The concept of synthetic data isn’t new, but more organizations are looking towards it in light of the increased risk of cyber-attacks and malware that could potentially lead to significant revenue losses for the business. With many businesses now operating remotely bringing greater cybersecurity vulnerabilities, synthetic data offers a viable means for individuals and departments across an organization to work with consistent datasets without risk.
Most recently, MIT researchers developed a set of open-source tools to expand data access without compromising privacy. The project called Synthetic Data Vault came from a common scenario where artificial data was created for students to work with rather than the sensitive data. Prior to this, developers would make a simple version of the data they needed but would face crashes in the system when it came to applying it properly.

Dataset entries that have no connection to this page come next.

--- config.mk ---
export PLATFORM = sky130hd
export DESIGN_NAME = ring_top
export DESIGN_NICKNAME = d
export VERILOG_FILES = /design/src/rtl/nic_pkg.sv /design/src/rtl/pnode.sv /design/src/rtl/nic_ager.sv /design/src/rtl/node_ring.sv /design/src/rtl/ring_host_bridge.sv /design/src/rtl/ring_top.sv
export SDC_FILE = /design/constraint.sdc
export NUM_CORES = 1
export LEC_CHECK = 0
export BUFFER_PORTS_ARGS = -buffer_cell sky130_fd_sc_hd__buf_2
export CORE_ASPECT_RATIO = 1.5
export CORE_UTILIZATION = 50
export DETAILED_ROUTE_END_ITERATION = 10
export GPL_TIMING_DRIVEN = 0
export PLACE_DENSITY = 0.64
export SYNTH_ARGS = -nofsm -noshare
export SYNTH_HDL_FRONTEND = slang
export SYNTH_HIERARCHICAL = 1
export SYNTH_SLANG_ARGS = --single-unit
--- constraint.sdc ---
create_clock -name clk_i -period 10.3 [get_ports clk_i]
set_input_delay 3.09 -clock clk_i [delete_from_list [all_inputs] [get_ports clk_i]]
set_output_delay 3.09 -clock clk_i [all_outputs]
set_load 0.02 [all_outputs]
--- src/rtl/nic_pkg.sv ---
`default_nettype none

package nic_pkg;

  // ============================================================
  // Ring geometry
  // ============================================================

  // Nodes sit at ids 1 to NUM_NODES, the host bridge owns id 0
  localparam int         NUM_NODES     = 8;
  localparam logic [3:0] HOST_ID       = 4'd0;
  localparam int         REGS_PER_NODE = 4;

  // Laps a packet may complete before the ager takes it off the ring
  localparam int         AGE_LIMIT     = 3;

  // One registered stage per node plus the ager, so a full lap is
  // NUM_NODES + 1 clocks from the bridge back to the bridge
  localparam int         RING_LATENCY  = NUM_NODES + 1;

  // ============================================================
  // Packet format
  // ============================================================

  typedef enum logic [1:0] {
    CMD_NOP = 2'd0,
    CMD_WR  = 2'd1,
    CMD_RD  = 2'd2,
    CMD_RSP = 2'd3
  } pkt_cmd_e;

  // One ring slot, moved a stage per clock
  typedef struct packed {
    logic        valid;
    logic [3:0]  did;
    logic [3:0]  sid;
    logic [1:0]  age;
    pkt_cmd_e    cmd;
    logic [1:0]  reg_sel;
    logic [15:0] data;
  } Packet;

  // ============================================================
  // Host register map
  // ============================================================

  localparam int AXI_ADDR_W = 4;
  localparam int AXI_DATA_W = 32;

  localparam logic [1:0] AXI_OKAY   = 2'b00;
  localparam logic [1:0] AXI_SLVERR = 2'b10;

  localparam logic [AXI_ADDR_W-1:0] ADDR_TX     = 4'h0;
  localparam logic [AXI_ADDR_W-1:0] ADDR_RX     = 4'h4;
  localparam logic [AXI_ADDR_W-1:0] ADDR_STATUS = 4'h8;

  // TX word layout, low bit of each field
  localparam int TX_CMD_LO  = 30;
  localparam int TX_DID_LO  = 24;
  localparam int TX_REG_LO  = 16;
  localparam int TX_DATA_LO = 0;

  // RX word layout
  localparam int RX_VALID_BIT = 31;
  localparam int RX_ERR_BIT   = 30;
  localparam int RX_ID_LO     = 24;
  localparam int RX_DATA_LO   = 0;

  // STATUS word layout
  localparam int ST_BUSY_BIT = 31;
  localparam int ST_DROPS_LO = 0;

endpackage

`default_nettype wire

--- src/rtl/pnode.sv ---
`timescale 1ns/1ns
`default_nettype none

module pnode import nic_pkg::*; (
  input  wire logic [3:0] node_id_i,
  input  wire logic       rst_n_i,
  input  wire logic       clk_i,
  input  wire Packet      packet_i,
  output Packet           packet_o
);

  // Local register file, indexed by the packet's reg_sel field
  logic [15:0] regs_q [REGS_PER_NODE];
  Packet       packet_q;
  logic        serve;
  logic [15:0] rsp_data;

  // ============================================================
  // Request decode
  // ============================================================

  // Only requests addressed to this node are answered, a response or NOP
  // with a matching did simply passes on
  assign serve = packet_i.valid
              && (packet_i.did == node_id_i)
              && ((packet_i.cmd == CMD_WR) || (packet_i.cmd == CMD_RD));

  // A write echoes its own data, a read returns the stored value
  assign rsp_data = (packet_i.cmd == CMD_WR) ? packet_i.data : regs_q[packet_i.reg_sel];

  // ============================================================
  // Slot register and register file
  // ============================================================

  always_ff @(posedge clk_i or negedge rst_n_i) begin
    if (!rst_n_i) begin
      packet_q <= '0;
      for (int i = 0; i < REGS_PER_NODE; i++) begin
        regs_q[i] <= '0;
      end
    end else begin
      if (serve) begin
        if (packet_i.cmd == CMD_WR) begin
          regs_q[packet_i.reg_sel] <= packet_i.data;
        end
        // The slot is turned around in place and sent back to its source
        packet_q.valid   <= 1'b1;
        packet_q.did     <= packet_i.sid;
        packet_q.sid     <= node_id_i;
        packet_q.age     <= '0;
        packet_q.cmd     <= CMD_RSP;
        packet_q.reg_sel <= packet_i.reg_sel;
        packet_q.data    <= rsp_data;
      end else begin
        packet_q <= packet_i;
      end
    end
  end

  assign packet_o = packet_q;

  // A fresh response carrying this node as source (age still zero, it has
  // not yet passed the ager) must come from a valid request sent here
  a_rsp_from_valid: assert property (@(posedge clk_i) disable iff (!rst_n_i)
    (packet_o.valid && (packet_o.cmd == CMD_RSP) && (packet_o.sid == node_id_i)
      && (packet_o.age == 2'd0))
    |-> $past(packet_i.valid && (packet_i.did == node_id_i)));

endmodule

`default_nettype wire

--- src/rtl/nic_ager.sv ---
`timescale 1ns/1ns
`default_nettype none

module nic_ager import nic_pkg::*; (
  input  wire logic  rst_n_i,
  input  wire logic  clk_i,
  input  wire Packet packet_i,
  output Packet      packet_o,
  output logic       drop_o,
  output logic [7:0] drop_count_o
);

  Packet      packet_q;
  logic       drop_q;
  logic [7:0] drop_count_q;
  logic       expire;

  // This pass would complete the last permitted lap, so the slot goes
  // no further (typically a request to an id nobody owns)
  assign expire = packet_i.valid && (packet_i.age == 2'(AGE_LIMIT - 1));

  always_ff @(posedge clk_i or negedge rst_n_i) begin
    if (!rst_n_i) begin
      packet_q     <= '0;
      drop_q       <= 1'b0;
      drop_count_q <= '0;
    end else begin
      drop_q <= expire;
      if (expire) begin
        packet_q <= '0;
        // Counter sticks at its maximum rather than wrapping
        if (drop_count_q != '1) begin
          drop_count_q <= drop_count_q + 8'd1;
        end
      end else begin
        packet_q <= packet_i;
        if (packet_i.valid) begin
          packet_q.age <= packet_i.age + 2'd1;
        end
      end
    end
  end

  assign packet_o     = packet_q;
  assign drop_o       = drop_q;
  assign drop_count_o = drop_count_q;

  // Every drop pulse stems from an occupied slot one clock earlier, and that
  // slot is a request, since the bridge claims each response on its first lap
  a_drop_needs_slot: assert property (@(posedge clk_i) disable iff (!rst_n_i)
    drop_o |-> $past(packet_i.valid && (packet_i.cmd != CMD_RSP)));

endmodule

`default_nettype wire

--- src/rtl/node_ring.sv ---
`timescale 1ns/1ns
`default_nettype none

module node_ring import nic_pkg::*; (
  input  wire logic  rst_n_i,
  input  wire logic  clk_i,
  input  wire Packet packet_i,
  output Packet      packet_o,
  output logic       drop_o,
  output logic [7:0] drop_count_o
);

  // Entry 0 is the ring input, entry k the output of node k
  Packet [NUM_NODES:0] packets;

  assign packets[0] = packet_i;

  // ============================================================
  // Node chain, ids 1 to NUM_NODES
  // ============================================================

  for (genvar g = 0; g < NUM_NODES; g++) begin : g_nodes
    pnode i_pnode (
      .node_id_i (4'(g + 1)),
      .rst_n_i   (rst_n_i),
      .clk_i     (clk_i),
      .packet_i  (packets[g]),
      .packet_o  (packets[g+1])
    );
  end

  // The ager closes the lap and hands the slot back to the bridge
  nic_ager i_nic_ager (
    .rst_n_i      (rst_n_i),
    .clk_i        (clk_i),
    .packet_i     (packets[NUM_NODES]),
    .packet_o     (packet_o),
    .drop_o       (drop_o),
    .drop_count_o (drop_count_o)
  );

endmodule

`default_nettype wire

--- src/rtl/ring_host_bridge.sv ---
`timescale 1ns/1ns
`default_nettype none

module ring_host_bridge import nic_pkg::*; (
  input  wire logic                  rst_n_i,
  input  wire logic                  clk_i,
  input  wire logic [AXI_ADDR_W-1:0] s_awaddr_i,
  input  wire logic                  s_awvalid_i,
  output logic                       s_awready_o,
  input  wire logic [AXI_DATA_W-1:0] s_wdata_i,
  input  wire logic                  s_wvalid_i,
  output logic                       s_wready_o,
  output logic [1:0]                 s_bresp_o,
  output logic                       s_bvalid_o,
  input  wire logic                  s_bready_i,
  input  wire logic [AXI_ADDR_W-1:0] s_araddr_i,
  input  wire logic                  s_arvalid_i,
  output logic                       s_arready_o,
  output logic [AXI_DATA_W-1:0]      s_rdata_o,
  output logic [1:0]                 s_rresp_o,
  output logic                       s_rvalid_o,
  input  wire logic                  s_rready_i,
  output Packet                      ring_o,
  input  wire Packet                 ring_i,
  input  wire logic                  drop_i,
  input  wire logic [7:0]            drop_count_i
);

  typedef enum logic [1:0] {IDLE, INJECT, WAIT_RSP, RESP} state_e;

  state_e                  state_q;
  Packet                   req_q;
  logic                    awready_q;
  logic                    bvalid_q;
  logic [1:0]              bresp_q;
  logic                    arready_q;
  logic                    rvalid_q;
  logic [1:0]              rresp_q;
  logic [AXI_DATA_W-1:0]   rdata_q;
  logic                    rx_valid_q;
  logic                    rx_err_q;
  logic [3:0]              rx_id_q;
  logic [15:0]             rx_data_q;
  logic                    wr_hs;
  logic                    ar_hs;
  logic                    busy;
  logic                    cmd_ok;
  logic                    tx_go;
  logic                    wr_err;
  logic                    rsp_hit;
  pkt_cmd_e                tx_cmd;
  logic [AXI_DATA_W-1:0]   rx_word;
  logic [AXI_DATA_W-1:0]   status_word;

  // ============================================================
  // Host side decode
  // ============================================================

  // AWREADY and WREADY are one register, so both channels complete together
  assign wr_hs  = awready_q && s_awvalid_i && s_wvalid_i;
  assign ar_hs  = arready_q && s_arvalid_i;
  assign busy   = (state_q != IDLE);
  assign tx_cmd = pkt_cmd_e'(s_wdata_i[TX_CMD_LO +: 2]);
  assign cmd_ok = (tx_cmd == CMD_WR) || (tx_cmd == CMD_RD);
  assign tx_go  = wr_hs && (s_awaddr_i == ADDR_TX) && !busy && cmd_ok;
  // Rejected writes still get a B response, they are just never injected
  assign wr_err = (s_awaddr_i != ADDR_TX) || busy || !cmd_ok;

  // Our response is back, only one request is ever outstanding
  assign rsp_hit = (state_q == WAIT_RSP) && ring_i.valid
                && (ring_i.cmd == CMD_RSP) && (ring_i.did == HOST_ID);

  always_comb begin
    rx_word                     = '0;
    rx_word[RX_VALID_BIT]       = rx_valid_q;
    rx_word[RX_ERR_BIT]         = rx_err_q;
    rx_word[RX_ID_LO +: 4]      = rx_id_q;
    rx_word[RX_DATA_LO +: 16]   = rx_data_q;
    status_word                 = '0;
    status_word[ST_BUSY_BIT]    = busy;
    status_word[ST_DROPS_LO +: 8] = drop_count_i;
  end

  // ============================================================
  // Ring side
  // ============================================================

  // Unclaimed slots pass straight through, so a lap stays RING_LATENCY long
  always_comb begin
    ring_o = ring_i;
    if (rsp_hit) begin
      ring_o = '0;
    end
    if (state_q == INJECT) begin
      ring_o = req_q;
    end
  end

  always_ff @(posedge clk_i) begin
    if (tx_go) begin
      req_q.valid   <= 1'b1;
      req_q.did     <= s_wdata_i[TX_DID_LO +: 4];
      req_q.sid     <= HOST_ID;
      req_q.age     <= '0;
      req_q.cmd     <= tx_cmd;
      req_q.reg_sel <= s_wdata_i[TX_REG_LO +: 2];
      req_q.data    <= s_wdata_i[TX_DATA_LO +: 16];
    end
  end

  // Request FSM and the RX register it fills
  always_ff @(posedge clk_i or negedge rst_n_i) begin
    if (!rst_n_i) begin
      state_q    <= IDLE;
      rx_valid_q <= 1'b0;
      rx_err_q   <= 1'b0;
      rx_id_q    <= '0;
      rx_data_q  <= '0;
    end else begin
      if (ar_hs && (s_araddr_i == ADDR_RX)) begin
        rx_valid_q <= 1'b0;
      end
      case (state_q)
        IDLE: begin
          if (tx_go) begin
            state_q <= INJECT;
          end
        end
        INJECT: state_q <= WAIT_RSP;
        WAIT_RSP: begin
          if (rsp_hit) begin
            rx_err_q  <= 1'b0;
            rx_id_q   <= ring_i.sid;
            rx_data_q <= ring_i.data;
            state_q   <= RESP;
          end else if (drop_i) begin
            // Nobody answered, report the id we tried
            rx_err_q  <= 1'b1;
            rx_id_q   <= req_q.did;
            rx_data_q <= '0;
            state_q   <= RESP;
          end
        end
        RESP: begin
          // Setting valid wins over a read-clear in the same cycle
          rx_valid_q <= 1'b1;
          state_q    <= IDLE;
        end
        default: state_q <= IDLE;
      endcase
    end
  end

  // ============================================================
  // AXI4-Lite write and read channels
  // ============================================================

  always_ff @(posedge clk_i or negedge rst_n_i) begin
    if (!rst_n_i) begin
      awready_q <= 1'b0;
      bvalid_q  <= 1'b0;
      bresp_q   <= AXI_OKAY;
    end else begin
      if (wr_hs) begin
        awready_q <= 1'b0;
        bvalid_q  <= 1'b1;
        bresp_q   <= wr_err ? AXI_SLVERR : AXI_OKAY;
      end else if (s_awvalid_i && s_wvalid_i && !bvalid_q) begin
        awready_q <= 1'b1;
      end
      if (bvalid_q && s_bready_i) begin
        bvalid_q <= 1'b0;
      end
    end
  end

  always_ff @(posedge clk_i or negedge rst_n_i) begin
    if (!rst_n_i) begin
      arready_q <= 1'b0;
      rvalid_q  <= 1'b0;
      rresp_q   <= AXI_OKAY;
      rdata_q   <= '0;
    end else begin
      if (ar_hs) begin
        arready_q <= 1'b0;
        rvalid_q  <= 1'b1;
        case (s_araddr_i)
          ADDR_RX: begin
            rdata_q <= rx_word;
            rresp_q <= AXI_OKAY;
          end
          ADDR_STATUS: begin
            rdata_q <= status_word;
            rresp_q <= AXI_OKAY;
          end
          // TX is write only
          default: begin
            rdata_q <= '0;
            rresp_q <= AXI_SLVERR;
          end
        endcase
      end else if (s_arvalid_i && !rvalid_q) begin
        arready_q <= 1'b1;
      end
      if (rvalid_q && s_rready_i) begin
        rvalid_q <= 1'b0;
      end
    end
  end

  assign s_awready_o = awready_q;
  assign s_wready_o  = awready_q;
  assign s_bvalid_o  = bvalid_q;
  assign s_bresp_o   = bresp_q;
  assign s_arready_o = arready_q;
  assign s_rvalid_o  = rvalid_q;
  assign s_rresp_o   = rresp_q;
  assign s_rdata_o   = rdata_q;

  // While waiting only aged traffic from the ager may leave, never a new request
  a_no_inject_waiting: assert property (@(posedge clk_i) disable iff (!rst_n_i)
    (state_q == WAIT_RSP) |-> !(ring_o.valid && (ring_o.age == 2'd0)));

  // Any node answers after exactly one lap
  a_fixed_latency: assert property (@(posedge clk_i) disable iff (!rst_n_i)
    rsp_hit |-> $past(state_q == INJECT, RING_LATENCY));

endmodule

`default_nettype wire

--- src/rtl/ring_top.sv ---
`timescale 1ns/1ns
`default_nettype none

module ring_top import nic_pkg::*; (
  input  wire logic                  rst_n_i,
  input  wire logic                  clk_i,
  input  wire logic [AXI_ADDR_W-1:0] s_awaddr_i,
  input  wire logic                  s_awvalid_i,
  output logic                       s_awready_o,
  input  wire logic [AXI_DATA_W-1:0] s_wdata_i,
  input  wire logic                  s_wvalid_i,
  output logic                       s_wready_o,
  output logic [1:0]                 s_bresp_o,
  output logic                       s_bvalid_o,
  input  wire logic                  s_bready_i,
  input  wire logic [AXI_ADDR_W-1:0] s_araddr_i,
  input  wire logic                  s_arvalid_i,
  output logic                       s_arready_o,
  output logic [AXI_DATA_W-1:0]      s_rdata_o,
  output logic [1:0]                 s_rresp_o,
  output logic                       s_rvalid_o,
  input  wire logic                  s_rready_i
);

  // Slot leaving the bridge and slot coming back from the ager
  Packet      ring_fwd;
  Packet      ring_ret;
  logic       drop;
  logic [7:0] drop_count;

  ring_host_bridge i_ring_host_bridge (
    .rst_n_i      (rst_n_i),
    .clk_i        (clk_i),
    .s_awaddr_i   (s_awaddr_i),
    .s_awvalid_i  (s_awvalid_i),
    .s_awready_o  (s_awready_o),
    .s_wdata_i    (s_wdata_i),
    .s_wvalid_i   (s_wvalid_i),
    .s_wready_o   (s_wready_o),
    .s_bresp_o    (s_bresp_o),
    .s_bvalid_o   (s_bvalid_o),
    .s_bready_i   (s_bready_i),
    .s_araddr_i   (s_araddr_i),
    .s_arvalid_i  (s_arvalid_i),
    .s_arready_o  (s_arready_o),
    .s_rdata_o    (s_rdata_o),
    .s_rresp_o    (s_rresp_o),
    .s_rvalid_o   (s_rvalid_o),
    .s_rready_i   (s_rready_i),
    .ring_o       (ring_fwd),
    .ring_i       (ring_ret),
    .drop_i       (drop),
    .drop_count_i (drop_count)
  );

  node_ring i_node_ring (
    .rst_n_i      (rst_n_i),
    .clk_i        (clk_i),
    .packet_i     (ring_fwd),
    .packet_o     (ring_ret),
    .drop_o       (drop),
    .drop_count_o (drop_count)
  );

endmodule

`default_nettype wire

; Word level (Yosys, flattened, before mapping)
; Index checks and enable logic that the tools add are counted.
[op_classes]
n_addsub = 2
n_lt_le_gt_ge = 16
eq_ne = 36
n_mux = 91
bitwise = 8
n_reduce_logical = 78
[op_table]
columns = op, count
row1 = 2-to-1 mux 16 bit, 34
row2 = bitwise mux 64 bit, 8
row3 = 2-to-1 mux 31 bit, 11
row4 = binary-select mux 16 bit (select 2 bit), 8
row5 = demux 16 bit (select 2 bit), 8
row6 = case mux 32 bit (2 select lines), 1
row7 = logical AND 1 bit, 40
row8 = equality test 2 bit (second input constant), 13
row9 = >= comparator 3 bit (second input constant), 8
row10 = less-than comparator 3 x 1 -> 1 bit (second input constant), 8
row11 = inverter 2 -> 3 bit, 8
row12 = AND reduction 2 bit, 11
row13 = equality test 2 x 1 -> 1 bit (second input constant), 10
row14 = equality test 4 x 3 -> 1 bit (second input constant), 5
row15 = nonzero test 2 bit, 7
row16 = 2-to-1 mux 1 bit, 12
row17 = 2-to-1 mux 2 bit, 6
row18 = logical OR 1 bit, 11
row19 = adder 8 x 1 -> 8 bit (second input constant), 1
row20 = equality test 4 x 2 -> 1 bit (second input constant), 2
row21 = equality test 4 bit (second input constant), 2
row22 = zero test 4 bit, 2
row23 = 2-to-1 mux 4 bit, 2
row24 = inequality test 8 bit (second input constant), 1
row25 = other kinds (9), 12
[totals]
reg_bits = 888
in_bits = 47
word_cells = 344

; Depth between registers and ports, before layout
; Gate-level depths: netlist of run 1.
[logic_depth]
ltp_word = 12
mapped_depth = 16

; Modules after synthesis
; The synthesis of run 1 kept the hierarchy.
[modules_own_cells]
columns = mod, instances, cells_each, area_per_inst_um2, seq_area_each_um2
row1 = pnode, 8, 238, 4167.7, 2377.3
row2 = ring_host_bridge, 1, 286, 3379.5, 2021.9
row3 = nic_ager, 1, 106, 1447.6, 1001.0
row4 = node_ring, 1, 2, 7.5, 0.0

; Worst setup path after synthesis of run 1
; OpenSTA, ideal clock, no wires.
[synth_timing]
path_kind = in2reg
start = in s_awaddr_i[1]
end = reg i_ring_host_bridge/req_q[0] (netlist name), enable pin
setup_ns = 0.469
arrival_time_ns = 6.132
required_time_ns = 9.831
slack_ns = 3.699
stages = 2
n_path_buf = 0
cell_sequence = or4_4 -> nor4_1
[synth_between]
elab_chain_len = 4
[synth_lines]
columns = item, line
row1 = "start, declared", ring_top.sv:7  ; input wire logic [AXI_ADDR_W-1:0] s_awaddr_i,
row2 = zero test 4 bit, ring_host_bridge.sv:65  ; assign tx_go = wr_hs && (s_awaddr_i == ADDR_TX) && !busy && cmd_ok;
row3 = logical AND 1 bit (3 in series), ring_host_bridge.sv:65
row4 = net i_ring_host_bridge.tx_go, ring_host_bridge.sv:48  ; logic tx_go;
row5 = "end, declared", ring_host_bridge.sv:32  ; Packet req_q;
; The timed path passes the listed nets, and every way through them passes these cells.
; A chain may end at the register's enable or synchronous reset.

; Worst setup path in the final report of run 1
[layout_timing]
start = in s_awaddr_i[1]
end = reg i_ring_host_bridge/req_q[16] (netlist name), enable pin
; The elaborated chain is that of the path after synthesis.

Following rounds of imperfect attempts, the researchers eventually managed to generate perfect data through an artificial intelligence (AI)- powered generator using generative neural networks (GANs). The ability to generate such precise data has garnered plenty of fresh interest from several sectors; banking in particular, with its increased digitization and new data privacy rules, has already been marked as an ideal area for application.
Here are some of the advantages and drawbacks of using synthetic data.
Considering data security-related legal obligations like the California Consumer Privacy Act (CCPA) and the General Data Protection Regulation (GDPR), synthetic data can help organizations manage their privacy as lawmakers emphasize the importance of these issues.
While the CCPA does not reference synthetic data, it does expressly exclude de-identified or anonymized data. The GDPR also does not expressly reference it but does expressly say it does not apply to anonymous information. These important global regulatory mandates essentially do not apply to the collection, storage, and use of synthesized data.
As that’s the case, organizations have much more leeway for experimentation with synthetic datasets, providing the breathing room for innovation to take place.
Creating synthetic data through a generation model is much more cost-effective and efficient than collecting it from the real-world. Building autonomous vehicle systems, for example, takes hundreds of hours of time on the road, in order for systems to continually identify and learn new scenarios and events. Engineers can help to expedite the process by creating synthetic data that mimics the uncertainty of real driving conditions, to augment the pace of machine learning.
As well as using GANs to create new data modeled closely around an original dataset, synthetic data can be created by removing personal information such as names, birthdates, addresses from real datasets so it becomes completely anonymized. That means that important financial or behavioral information that’s free of any identifiable data — such as transaction amount, purchase date, time on page — can be analyzed and used to safely monetize datasets without compromising privacy.
As data use becomes a central component in the way that businesses operate, there is greater demand for individuals with the skills and expertise to work with and manage large datasets. But with a data scientist shortage, organizations are increasingly looking in-house to upskill talent with the necessary credentials. Synthetic datasets be utilized in training programs as a risk-free method for individuals to get to grips with data management, modeling, and compliance.
Synthetic data can closely resemble the properties of authentic data, but it doesn’t reflect the original content exactly. GAN models will seek common trends, and therefore, might circumvent important outliers in the original dataset. As such, the output models, tools, or software developed based on synthetic data won’t necessarily be as accurate as expected. In some cases, this won’t matter much, in others it could pose a critical issue.
The quality of synthetic data depends on the model that created it. GANs can recognize statistical regularities but can also be susceptible to statistical ‘noise’. Adversarial perturbations can cause the model to completely misclassify data, and create inaccurate outputs as a result. In these cases, human-annotated data must be fed into the model to assess whether outputs are consistent.
The reliability of synthetic data requires the use of a verification server to perform identical analyses on both the synthetic dataset and the authentic dataset it’s based on — this ensures the two sets are consistent and outputs from using the synthetic dataset aren’t based on assumptions.